The cyclist was presumably moving out of the way of a double parked car when a truck ran him over. If you think trucks don’t speed on Broadway, think again.
Maybe we can quit griping about people in the neighborhood who walk and bike for one minute, and stop and reflect on what we could do to make the streets safer and livable. Is maximising the amount of free parking actually worth this human cost?
It would be nice to have a correction here because fifty percent of the comments have assumed it was the cyclist who swerved. It was not. It was the TRUCK DRIVER who swerved.
From Dnainfo:
“UPPER WEST SIDE — A cyclist was hit and killed by a truck driver who swerved into him Thursday, NYPD officials said.
Jing Yin Jiang, 59, was biking northbound on Broadway when he was hit by a truck driver headed in the same direction, police said.
The 30-year-old driver was swerving to avoid a parked car on the avenue at West 88th Street, police said. ?
Large trucks like these should be limited in NYC for so many reasons and this is just one of them.Go to many European cities and somehow they get by without this large and dangerous vehicles. They put pedestrians, cyclists and other car drivers in danger, they are two large to maneuver through small streets, can only double park to make deliveries and create significant noise and air pollution that is harmful to us all.
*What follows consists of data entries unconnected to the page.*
--- src/flat_wrapper.sv ---
// flat-port wrapper written by rule: the top's interface ports become plain ports
module fifo_wr_arbiter_flat 
#(
    parameter int NUM_REQ    = 4,
    parameter int DATA_WIDTH = 8,
    parameter int MAX_BURST  = 4,
    parameter int CNT_WIDTH  = 16
)
  (wr_clk, wr_rst, bus_req, bus_req_data, bus_full, bus_req_ack, bus_wr_en, bus_data_in, bus_grant_id, bus_write_cnt, bus_stall_cnt);
  fifo_wr_arbiter_if #(.NUM_REQ(NUM_REQ), .DATA_WIDTH(DATA_WIDTH), .CNT_WIDTH(CNT_WIDTH)) bus_i ();
  input  logic wr_clk;
  input  logic wr_rst;
  input wire logic [$bits(bus_i.req)-1:0] bus_req;
  input wire logic [$bits(bus_i.req_data)-1:0] bus_req_data;
  input wire logic [$bits(bus_i.full)-1:0] bus_full;
  output wire logic [$bits(bus_i.req_ack)-1:0] bus_req_ack;
  output wire logic [$bits(bus_i.wr_en)-1:0] bus_wr_en;
  output wire logic [$bits(bus_i.data_in)-1:0] bus_data_in;
  output wire logic [$bits(bus_i.grant_id)-1:0] bus_grant_id;
  output wire logic [$bits(bus_i.write_cnt)-1:0] bus_write_cnt;
  output wire logic [$bits(bus_i.stall_cnt)-1:0] bus_stall_cnt;
  assign bus_i.req = bus_req;
  assign bus_i.req_data = bus_req_data;
  assign bus_i.full = bus_full;
  assign bus_req_ack = bus_i.req_ack;
  assign bus_wr_en = bus_i.wr_en;
  assign bus_data_in = bus_i.data_in;
  assign bus_grant_id = bus_i.grant_id;
  assign bus_write_cnt = bus_i.write_cnt;
  assign bus_stall_cnt = bus_i.stall_cnt;
  fifo_wr_arbiter #(.NUM_REQ(NUM_REQ), .DATA_WIDTH(DATA_WIDTH), .MAX_BURST(MAX_BURST), .CNT_WIDTH(CNT_WIDTH)) u_core (.wr_clk(wr_clk), .wr_rst(wr_rst), .bus(bus_i));
endmodule
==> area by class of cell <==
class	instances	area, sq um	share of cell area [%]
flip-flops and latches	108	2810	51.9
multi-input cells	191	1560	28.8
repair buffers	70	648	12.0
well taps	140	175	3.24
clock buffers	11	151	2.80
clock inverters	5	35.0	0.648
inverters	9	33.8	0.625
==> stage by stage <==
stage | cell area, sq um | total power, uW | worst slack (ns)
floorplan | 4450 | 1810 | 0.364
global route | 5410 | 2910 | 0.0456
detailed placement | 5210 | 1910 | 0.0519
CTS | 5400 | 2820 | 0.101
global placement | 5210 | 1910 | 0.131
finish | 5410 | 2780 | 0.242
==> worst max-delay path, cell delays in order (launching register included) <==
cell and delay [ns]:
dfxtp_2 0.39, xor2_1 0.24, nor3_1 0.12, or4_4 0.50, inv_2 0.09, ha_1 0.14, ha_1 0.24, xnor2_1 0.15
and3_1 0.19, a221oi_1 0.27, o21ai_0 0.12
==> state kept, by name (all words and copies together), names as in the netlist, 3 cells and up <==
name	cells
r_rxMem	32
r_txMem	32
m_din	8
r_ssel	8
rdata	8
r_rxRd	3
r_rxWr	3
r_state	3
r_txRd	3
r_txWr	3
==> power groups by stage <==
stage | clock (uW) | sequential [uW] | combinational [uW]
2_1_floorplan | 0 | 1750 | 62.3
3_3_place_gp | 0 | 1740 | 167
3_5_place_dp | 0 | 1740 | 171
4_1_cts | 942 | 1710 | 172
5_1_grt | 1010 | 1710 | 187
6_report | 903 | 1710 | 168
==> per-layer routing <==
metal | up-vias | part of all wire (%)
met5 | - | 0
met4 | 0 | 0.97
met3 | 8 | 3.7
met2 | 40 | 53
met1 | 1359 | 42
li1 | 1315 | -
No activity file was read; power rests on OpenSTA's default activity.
[config.mk]
export PLATFORM = sky130hd
export DESIGN_NAME = paddle_input_conditioner
export DESIGN_NICKNAME = d
export VERILOG_FILES = /design/src/rtl/paddle_input_conditioner.sv
export SDC_FILE = /design/constraint.sdc
export NUM_CORES = 1
export LEC_CHECK = 0
export ABC_AREA = 1
export CAP_MARGIN = 20
export CORE_ASPECT_RATIO = 1.1
export CORE_MARGIN = 2
export CORE_UTILIZATION = 35
export CTS_CLUSTER_DIAMETER = 80
export DETAILED_ROUTE_END_ITERATION = 12
export PLACE_DENSITY = 0.51
export SLEW_MARGIN = 20
export SYNTH_ARGS = -nofsm -noshare
export SYNTH_HDL_FRONTEND = slang
export SYNTH_SLANG_ARGS = --single-unit
[constraint.sdc]
create_clock -name clk -period 2.5 [get_ports clk]
set_input_delay 0.75 -clock clk [delete_from_list [all_inputs] [get_ports clk]]
set_output_delay 0.75 -clock clk [all_outputs]
set_load 0.02 [all_outputs]
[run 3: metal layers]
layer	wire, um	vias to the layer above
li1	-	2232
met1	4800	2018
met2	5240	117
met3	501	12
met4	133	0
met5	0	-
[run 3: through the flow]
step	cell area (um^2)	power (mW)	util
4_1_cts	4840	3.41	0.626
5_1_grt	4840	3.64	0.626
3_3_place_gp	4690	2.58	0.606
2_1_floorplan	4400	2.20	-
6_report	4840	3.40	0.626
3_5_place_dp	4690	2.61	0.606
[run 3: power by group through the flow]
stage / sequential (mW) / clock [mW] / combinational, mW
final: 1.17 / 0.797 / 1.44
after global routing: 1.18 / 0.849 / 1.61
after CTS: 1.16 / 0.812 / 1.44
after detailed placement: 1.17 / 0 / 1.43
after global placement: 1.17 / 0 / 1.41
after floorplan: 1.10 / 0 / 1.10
**config.mk**
```make
export PLATFORM = sky130hd
export DESIGN_NAME = approx_mul_arbiter_flat
export DESIGN_NICKNAME = d
export VERILOG_FILES = /design/src/rtl/approx_mul_pkg.sv /design/src/rtl/approx_mul_arbiter_if.sv /design/src/rtl/approx_mul8_core.sv /design/src/rtl/approx_mul_arbiter.sv /design/src/flat_wrapper.sv
export SDC_FILE = /design/constraint.sdc
export NUM_CORES = 1
export LEC_CHECK = 0
export ABC_AREA = 1
export BUFFER_PORTS_ARGS = -buffer_cell sky130_fd_sc_hd__buf_2
export CORE_MARGIN = 2
export CORE_UTILIZATION = 30
export DETAILED_ROUTE_END_ITERATION = 8
export HOLD_SLACK_MARGIN = 0.03
export PLACE_DENSITY = 0.55
export REMOVE_ABC_BUFFERS = 1
export SYNTH_ARGS = -nofsm -noshare
export SYNTH_HDL_FRONTEND = slang
export SYNTH_SLANG_ARGS = --single-unit
```
**constraint.sdc**
```tcl
create_clock -name clk -period 7.1 [get_ports clk]
set_input_delay 1.065 -clock clk [delete_from_list [all_inputs] [get_ports clk]]
set_output_delay 1.065 -clock clk [all_outputs]
set_load 0.01 [all_outputs]
```
**src/rtl/approx_mul_pkg.sv**
```systemverilog
// Shared widths and constants for the approximate-multiplier arbiter slice.
package approx_mul_pkg;
    localparam int OPW     = 8;   // operand width
    localparam int PRODW   = 16;  // product width
    localparam int TRUNC_L = 2;   // low multiplicand bits dropped by the approximation
    localparam int CNTW    = 16;  // completed-operation counter width
endpackage

```
**src/rtl/approx_mul_arbiter_if.sv**
```systemverilog
// Request/response bus between requesters, the arbiter and its downstream consumer.
interface approx_mul_arbiter_if
    import approx_mul_pkg::*;
#(
    parameter int NREQ = 4,
    parameter int IDW  = 2
) ();
    logic [NREQ-1:0]     req_valid;
    logic [NREQ-1:0]     req_ready;
    logic [OPW*NREQ-1:0] req_x;
    logic [OPW*NREQ-1:0] req_y;
    logic                rsp_valid;
    logic                rsp_ready;
    logic [IDW-1:0]      rsp_id;
    logic [PRODW-1:0]    rsp_z;

    modport master (
        output req_valid, req_x, req_y, rsp_ready,
        input  req_ready, rsp_valid, rsp_id, rsp_z
    );

    modport slave (
        input  req_valid, req_x, req_y, rsp_ready,
        output req_ready, rsp_valid, rsp_id, rsp_z
    );
endinterface

```
**src/rtl/approx_mul8_core.sv**
```systemverilog
// Combinational 8x8 multiplier: exact product or truncated product with
// compensation terms for the dropped low multiplicand bits.
module approx_mul8_core
    import approx_mul_pkg::*;
(
    input  logic [OPW-1:0]   x,
    input  logic [OPW-1:0]   y,
    input  logic             exact,
    output logic [PRODW-1:0] z
);

    function automatic logic [PRODW-1:0] approx_product(input logic [OPW-1:0] xa,
                                                        input logic [OPW-1:0] ya);
        logic             a;
        logic             b;
        logic [PRODW-1:0] yw;
        logic [PRODW-1:0] xw;
        logic [PRODW-1:0] p;
        a  = xa[0] & ya[7];
        b  = xa[1] & ya[6];
        yw = PRODW'(ya);
        xw = PRODW'(xa >> TRUNC_L);
        p  = (yw * xw) << TRUNC_L;
        p  = p + (PRODW'(a ^ b) << 7) + (PRODW'(a & b) << 8)
               + (PRODW'(xa[1] & ya[7]) << 8);
        return p;
    endfunction

    function automatic logic [PRODW-1:0] exact_product(input logic [OPW-1:0] xa,
                                                       input logic [OPW-1:0] ya);
        return PRODW'(ya) * PRODW'(xa);
    endfunction

    assign z = exact ? exact_product(x, y) : approx_product(x, y);

endmodule

```
**src/rtl/approx_mul_arbiter.sv**
```systemverilog
// Round-robin arbiter feeding a shared two-stage multiplier pipeline with
// valid/ready backpressure on both sides.
module approx_mul_arbiter
    import approx_mul_pkg::*;
#(
    parameter int NREQ = 4,
    parameter int IDW  = 2
) (
    input  logic                 clk,
    input  logic                 rst_n,
    input  logic                 cfg_exact,
    approx_mul_arbiter_if.slave  bus,
    output logic                 busy,
    output logic [CNTW-1:0]      op_count
);

    logic [IDW-1:0]   rr_ptr;
    logic             gnt_found;
    logic [IDW-1:0]   gnt_idx;
    logic             s2_load;
    logic             s1_can;
    logic             accept;

    logic             vld_p1;
    logic [OPW-1:0]   x_p1;
    logic [OPW-1:0]   y_p1;
    logic [IDW-1:0]   id_p1;
    logic             exact_p1;
    logic [PRODW-1:0] core_z;

    logic             vld_p2;
    logic [PRODW-1:0] z_p2;
    logic [IDW-1:0]   id_p2;

    always_comb begin
        gnt_found = 1'b0;
        gnt_idx   = '0;
        for (int k = 0; k < NREQ; k++) begin : scan
            int cand;
            cand = int'(rr_ptr) + k;
            if (cand >= NREQ) cand = cand - NREQ;
            if (!gnt_found && bus.req_valid[cand]) begin
                gnt_found = 1'b1;
                gnt_idx   = IDW'(cand);
            end
        end
    end

    assign s2_load = !vld_p2 || bus.rsp_ready;
    assign s1_can  = !vld_p1 || s2_load;
    // rst_n gating keeps req_ready low for the whole reset interval.
    assign accept  = rst_n && gnt_found && s1_can;

    always_comb begin
        bus.req_ready = '0;
        if (accept) bus.req_ready[gnt_idx] = 1'b1;
    end

    always_ff @(posedge clk or negedge rst_n) begin
        if (!rst_n) begin
            rr_ptr   <= '0;
            vld_p1   <= 1'b0;
            vld_p2   <= 1'b0;
            z_p2     <= '0;
            id_p2    <= '0;
            op_count <= '0;
        end else begin
            if (accept) begin
                rr_ptr <= (int'(gnt_idx) == NREQ - 1) ? '0 : gnt_idx + IDW'(1);
            end
            // S1 boundary: fills on accept, empties when its op moves to S2.
            if (accept)       vld_p1 <= 1'b1;
            else if (s2_load) vld_p1 <= 1'b0;
            // S2 boundary: product registered straight onto the response bus.
            if (s2_load) begin
                vld_p2 <= vld_p1;
                if (vld_p1) begin
                    z_p2  <= core_z;
                    id_p2 <= id_p1;
                end
            end
            if (vld_p2 && bus.rsp_ready) op_count <= op_count + CNTW'(1);
        end
    end

    always_ff @(posedge clk) begin
        if (accept) begin
            x_p1     <= bus.req_x[gnt_idx*OPW +: OPW];
            y_p1     <= bus.req_y[gnt_idx*OPW +: OPW];
            id_p1    <= gnt_idx;
            exact_p1 <= cfg_exact;
        end
    end

    approx_mul8_core u_core (
        .x     (x_p1),
        .y     (y_p1),
        .exact (exact_p1),
        .z     (core_z)
    );

    assign bus.rsp_valid = vld_p2;
    assign bus.rsp_z     = z_p2;
    assign bus.rsp_id    = id_p2;
    assign busy          = vld_p1 | vld_p2;

endmodule

```
**src/flat_wrapper.sv**
```systemverilog
// flat-port wrapper written by rule: the top's interface ports become plain ports
module approx_mul_arbiter_flat import approx_mul_pkg::*;
#(
    parameter int NREQ = 4,
    parameter int IDW  = 2
)
  (clk, rst_n, cfg_exact, busy, op_count, bus_req_valid, bus_req_x, bus_req_y, bus_rsp_ready, bus_req_ready, bus_rsp_valid, bus_rsp_id, bus_rsp_z);
  approx_mul_arbiter_if #(.NREQ(NREQ), .IDW(IDW)) bus_i ();
  input  logic clk;
  input  logic rst_n;
  input  logic cfg_exact;
  output logic busy;
  output logic [CNTW-1:0] op_count;
  input wire logic [$bits(bus_i.req_valid)-1:0] bus_req_valid;
  input wire logic [$bits(bus_i.req_x)-1:0] bus_req_x;
  input wire logic [$bits(bus_i.req_y)-1:0] bus_req_y;
  input wire logic [$bits(bus_i.rsp_ready)-1:0] bus_rsp_ready;
  output wire logic [$bits(bus_i.req_ready)-1:0] bus_req_ready;
  output wire logic [$bits(bus_i.rsp_valid)-1:0] bus_rsp_valid;
  output wire logic [$bits(bus_i.rsp_id)-1:0] bus_rsp_id;
  output wire logic [$bits(bus_i.rsp_z)-1:0] bus_rsp_z;
  assign bus_i.req_valid = bus_req_valid;
  assign bus_i.req_x = bus_req_x;
  assign bus_i.req_y = bus_req_y;
  assign bus_i.rsp_ready = bus_rsp_ready;
  assign bus_req_ready = bus_i.req_ready;
  assign bus_rsp_valid = bus_i.rsp_valid;
  assign bus_rsp_id = bus_i.rsp_id;
  assign bus_rsp_z = bus_i.rsp_z;
  approx_mul_arbiter #(.NREQ(NREQ), .IDW(IDW)) u_core (.clk(clk), .rst_n(rst_n), .cfg_exact(cfg_exact), .bus(bus_i), .busy(busy), .op_count(op_count));
endmodule
```
==> flow_metrics.tcl <==
set metrics [dict create \
    reg2reg_slack_ns 2.35 \
    synth_ff_type "dfrtp_1" \
    maxSlewViolCount 0 \
    rsz0062_at_grt "false" \
    post_cts_buffers 0 \
    netlist.area_leader.share_pct 14.7 \
    first_pass_iters 5 \
    synthDistinctLibCells 38 \
    ys_ff_latch 57 \
    vias 5620 \
    syn_avg_cell_area_um2 7.11 \
    post_drt_wl_per_cell_um 11.8 \
    dieArea_um2 22800 \
    drv_cap 0 \
    port_buffers 111 \
    slew_headroom_pct 55.8 \
    diodes 0 \
    final_antenna_net_count 0 \
    nets 1172 \
    antenna_found_initial 0 \
    root_buffer "clkbuf_16" \
    rows 53 \
    worstSkewPairLatency_ns 0.34 \
    synth_area_leaders "dfrtp_1 (15%), nand2_1 (14%), fa_1 (14%), inv_1 (12%), ha_1 (10%)" \
    endpoint_kind "flip-flop" \
    synth.largest_area_cell "dfrtp_1" \
    drc_errors 0 \
    worst_pin_slew_ns 0.662 \
    core-area_um2 21100 \
    setup_violations 0 \
    status "finished clean" \
    post_cts_resized 0 \
    whs_path_depth 2 \
    fmax_mhz 210 \
    fin_area_um2 7560 \
    drive_gt1_share_pct 14.5 \
    h-tree-depth 3 \
    cts_buffer_depth 2 \
    r2r_start "u_core.x_p1[7]" \
    ctsHoldBuffers 0 \
    viasPerCell 4.38 \
    grt_max_degree 40 \
    critPathRequiredTime_ns 7.37 \
    synth_most_common_cell "nand2_1" \
    cp-start-kind "flip-flop" \
    synth-edff-count 19 \
    numCtsBuffers 9 \
    rr_endpoint "u_core.bus.rsp_z[14]" \
    ys_warn_count 0 \
    grt_pass1_wl_um 25700 \
    min_path_type "reg2reg" \
    die_h_um 151 \
    fp.dieW_um 151 \
    setup_tns_ns 0 \
    critPathMaxFanout 8 \
    synth.cell_area_um2 6480 \
    period_share_pct 67.0 \
    synthToLayoutAreaGrowth_pct 16.6 \
    nFillCells 2223 \
    drt-total-wl_um 15100 \
    grtUsageTotal_pct 14.1 \
    fin_crit_ns 4.75 \
    io_pins 112 \
    dpl_cell_area_um2 7250 \
    hpwl_um 12600 \
    gp_congestion 0.888 \
    min_from "u_core.id_p1[1]" \
    cts.sinks 57 \
    synth.top_cells.by_count "nand2_1 (246), inv_1 (204), nand3_1 (77)" \
    final-hold-violation-count 0 \
    cts_tree "yes" \
    reg2reg_depth 21 \
    synthArstFlopShare_pct 66.7 \
    path_clk_slew_ns 0.05 \
    ys_seq_area_share_pct 23.5 \
    start_util_pct 30.7 \
    drtIter0Drc 289 \
    clock_skew_ns 0.00716 \
    gr-total-overflow 0 \
    hold_path_end "u_core.bus.rsp_id[1]" \
    crit_arrival_ns 5.02 \
    netlist_instances 911 \
    crit_type "reg2reg" \
    grt_pass1_vias 5368 \
]
cells in the final DEF (no fill, tap or decap), types with 6 or more instances in the layout:
cell type	n
nand2_1	246
inv_1	204
buf_2	111
nand3_1	77
ha_1	52
nor2_1	47
fa_1	46
dfrtp_1	38
nand3b_1	32
o21ai_0	26
a21oi_1	26
edfxtp_1	19
xor2_1	12
xnor2_1	9
clkbuf_16	9
nand4_1	6
a31oi_1	6
$ cat config.mk
export PLATFORM = sky130hd
export DESIGN_NAME = video_pattern_gen
export DESIGN_NICKNAME = d
export VERILOG_FILES = /design/src/rtl/video_pattern_gen.sv
export SDC_FILE = /design/constraint.sdc
export NUM_CORES = 1
export LEC_CHECK = 0
export CAP_MARGIN = 40
export CORE_ASPECT_RATIO = 1.2
export CORE_UTILIZATION = 52
export DETAILED_ROUTE_END_ITERATION = 7
export PLACE_DENSITY = 0.77
export SLEW_MARGIN = 30
export SYNTH_ARGS = -nofsm -noshare
export SYNTH_HDL_FRONTEND = slang
export SYNTH_SLANG_ARGS = --single-unit
$ cat constraint.sdc
create_clock -name clk -period 1.7 [get_ports clk]
set_clock_uncertainty 0.05 [all_clocks]
set_input_delay 0.17 -clock clk [delete_from_list [all_inputs] [get_ports clk]]
set_output_delay 0.17 -clock clk [all_outputs]
set_load 0.02 [all_outputs]
$ cat src/rtl/video_pattern_gen.sv
// video_pattern_gen: synthetic video source (sof/sop/eop/valid/data) with
// horizontal and vertical blanking and four selectable test patterns.
// Pattern selection and solid level are latched once per frame.
// Optional build macro VPG_NOISE_EN adds LFSR dither and one extra output stage.
module video_pattern_gen #(
  parameter int W        = 8,
  parameter int H_ACTIVE = 1280,
  parameter int V_ACTIVE = 720,
  parameter int H_BLANK  = 370,
  parameter int V_BLANK  = 30
) (
  input  logic         clk,
  input  logic         reset,
  input  logic         enable,
  input  logic [1:0]   pattern_sel,
  input  logic [W-1:0] solid_level,
  output logic         sof,
  output logic         sop,
  output logic         eop,
  output logic         valid,
  output logic [W-1:0] data,
  output logic         busy
);

  // x/y must reach bit 6 for the checker tiles and bit W-1 for the ramps.
  localparam int XC     = $clog2(H_ACTIVE);
  localparam int XW0    = (XC > 7) ? XC : 7;
  localparam int XW     = (XW0 > W) ? XW0 : W;
  localparam int YC     = $clog2(V_ACTIVE);
  localparam int YW0    = (YC > 7) ? YC : 7;
  localparam int YW     = (YW0 > W) ? YW0 : W;
  localparam int VB_CYC = V_BLANK * (H_ACTIVE + H_BLANK);
  localparam int BMAX   = (VB_CYC > H_BLANK) ? VB_CYC : H_BLANK;
  localparam int BW     = $clog2(BMAX + 1);

  typedef enum logic [2:0] {S_IDLE, S_ACTIVE, S_HBLANK, S_VBLANK, S_FEND} state_t;

  state_t        state, state_nx;
  logic [XW-1:0] x;
  logic [YW-1:0] y;
  logic [BW-1:0] bcnt;
  logic [1:0]    pat;
  logic [W-1:0]  lvl;
  logic          x_last, y_last, h_last, v_last, latch;

  logic          pix_valid, pix_sop, pix_eop, pix_sof, busy_nx;
  logic [W-1:0]  pix_data;

  // first-stage registered stream
  logic          v1, sop1, eop1, sof1;
  logic [W-1:0]  d1;

  assign x_last = (x == XW'(H_ACTIVE - 1));
  assign y_last = (y == YW'(V_ACTIVE - 1));
  assign h_last = (bcnt == BW'(H_BLANK - 1));
  assign v_last = (bcnt == BW'(VB_CYC - 1));
  assign latch  = enable && (state == S_IDLE || state == S_FEND);

  // State register
  always_ff @(posedge clk or posedge reset) begin
    if (reset) state <= S_IDLE;
    else       state <= state_nx;
  end

  // Next-state logic: line/frame sequencing
  always_comb begin
    state_nx = state;
    case (state)
      S_IDLE:   if (enable) state_nx = S_ACTIVE;
      S_ACTIVE: if (x_last) state_nx = S_HBLANK;
      S_HBLANK: if (h_last) begin
                  if (!y_last)          state_nx = S_ACTIVE;
                  else if (V_BLANK > 0) state_nx = S_VBLANK;
                  else                  state_nx = S_FEND;
                end
      S_VBLANK: if (v_last) state_nx = S_FEND;
      S_FEND:   state_nx = enable ? S_ACTIVE : S_IDLE;
      default:  state_nx = S_IDLE;
    endcase
  end

  // Output decode: pixel flags and pattern value from the registered x/y
  always_comb begin
    pix_valid = (state == S_ACTIVE);
    pix_sop   = pix_valid && (x == '0);
    pix_eop   = pix_valid && x_last;
    pix_sof   = pix_sop && (y == '0);
    busy_nx   = (state_nx == S_ACTIVE) || (state_nx == S_HBLANK) || (state_nx == S_VBLANK);
    case (pat)
      2'd0:    pix_data = x[W-1:0];
      2'd1:    pix_data = y[W-1:0];
      2'd2:    pix_data = lvl;
      default: pix_data = (x[6] ^ y[6]) ? lvl : '0;
    endcase
  end

  // Position and blanking counters
  always_ff @(posedge clk or posedge reset) begin
    if (reset) begin
      x    <= '0;
      y    <= '0;
      bcnt <= '0;
    end else begin
      if (state == S_ACTIVE) x <= x_last ? '0 : x + XW'(1);
      else                   x <= '0;
      if ((state == S_HBLANK && !h_last) || (state == S_VBLANK && !v_last))
        bcnt <= bcnt + BW'(1);
      else
        bcnt <= '0;
      if (state == S_HBLANK && h_last && !y_last)  y <= y + YW'(1);
      else if (state == S_FEND || state == S_IDLE) y <= '0;
    end
  end

  // Per-frame latch of pattern configuration
  always_ff @(posedge clk or posedge reset) begin
    if (reset) begin
      pat <= '0;
      lvl <= '0;
    end else if (latch) begin
      pat <= pattern_sel;
      lvl <= solid_level;
    end
  end

  // First output stage; data forced to 0 outside active pixels
  always_ff @(posedge clk or posedge reset) begin
    if (reset) begin
      v1   <= 1'b0;
      sop1 <= 1'b0;
      eop1 <= 1'b0;
      sof1 <= 1'b0;
      d1   <= '0;
      busy <= 1'b0;
    end else begin
      v1   <= pix_valid;
      sop1 <= pix_sop;
      eop1 <= pix_eop;
      sof1 <= pix_sof;
      d1   <= pix_valid ? pix_data : '0;
      busy <= busy_nx;
    end
  end

`ifdef VPG_NOISE_EN
  logic [15:0]  lfsr;
  logic [W-1:0] noisy;
  int           sum;

  // Dithered value: pattern + lfsr[3:0] - 8, clamped to the data range
  always_comb begin
    sum = int'(d1) + int'(lfsr[3:0]) - 8;
    if (sum < 0)                 noisy = '0;
    else if (sum > (2**W) - 1)   noisy = '1;
    else                         noisy = sum[W-1:0];
  end

  // LFSR: reseeded at each frame latch, one step per emitted pixel
  always_ff @(posedge clk or posedge reset) begin
    if (reset)      lfsr <= 16'hACE1;
    else if (latch) lfsr <= 16'hACE1;
    else if (v1)    lfsr <= {lfsr[14:0], lfsr[15] ^ lfsr[13] ^ lfsr[12] ^ lfsr[10]};
  end

  // Second output stage keeps all stream signals aligned
  always_ff @(posedge clk or posedge reset) begin
    if (reset) begin
      valid <= 1'b0;
      sop   <= 1'b0;
      eop   <= 1'b0;
      sof   <= 1'b0;
      data  <= '0;
    end else begin
      valid <= v1;
      sop   <= sop1;
      eop   <= eop1;
      sof   <= sof1;
      data  <= v1 ? noisy : '0;
    end
  end
`else
  assign valid = v1;
  assign sop   = sop1;
  assign eop   = eop1;
  assign sof   = sof1;
  assign data  = d1;
`endif

endmodule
It was the truck driver who swerved to avoid the parked car.
I wish I could say this several times for each comment in which it is assumed from the languaging in the article that the bicyclist swerved.
It was the truck driver who swerved to avoide the parked car. The one who swerved in order to avoide the parked car was the truck driver. The swervee was the truck driver, the swervictim was the bicyclist.
From Dnainfo:
“UPPER WEST SIDE — A cyclist was hit and killed by a truck driver who swerved into him Thursday, NYPD officials said.
Jing Yin Jiang, 59, was biking northbound on Broadway when he was hit by a truck driver headed in the same direction, police said.
The 30-year-old driver was swerving to avoid a parked car on the avenue at West 88th Street, police said. ”
https://www.dnainfo.com/new-york/20161117/upper-west-side/cyclist-killed-broadway-west-88th-street
Wow – thanks for pointing that out. Wasn’t disclosed at first.
If a driver swerves into another lane and kills somebody, I believe he should face serious charges.
Te way I read it was the biker swerved when a car was pulling out.
Disregard my post
Terrible tragedies! But are you aware that electric bicycles are illegal in the city?
Yes, and? How does that change anything?
Why is a 77 year old woman allowed to be behind the wheel of a car? Was she texting?
hmm. This account differs from what I was told by people on the scene (I live nearby), and that was that the cyclist was riding the wrong way down Broadway…. and that there was also a car involved in the demise of the cyclist, a car that belongs to one of the shop owners on Broadway. When I saw the bike afterwards, it was facing the wrong way down Broadway, but who knows, it could have been moved. Also apparently the fellow had no helmet – I was told he was bleeding profusely from his head.
Mr. Bloomberg should be prosecuted for absolute STUPIDITY and IDIOCY for promoting bike riding in the city with his deadly bike lanes, and Citibikes. Bikes and city auto traffic cannot mix. There are more and more serious bike accidents. There are sidewalks for walking, and public transportation for riding. Bikes are a menace to everyone in Manhattan.
Actual data, common sense and anecdotal evidence indicate otherwise.
For your information, bicycling on the streets is perfectly legal as per state and federal laws.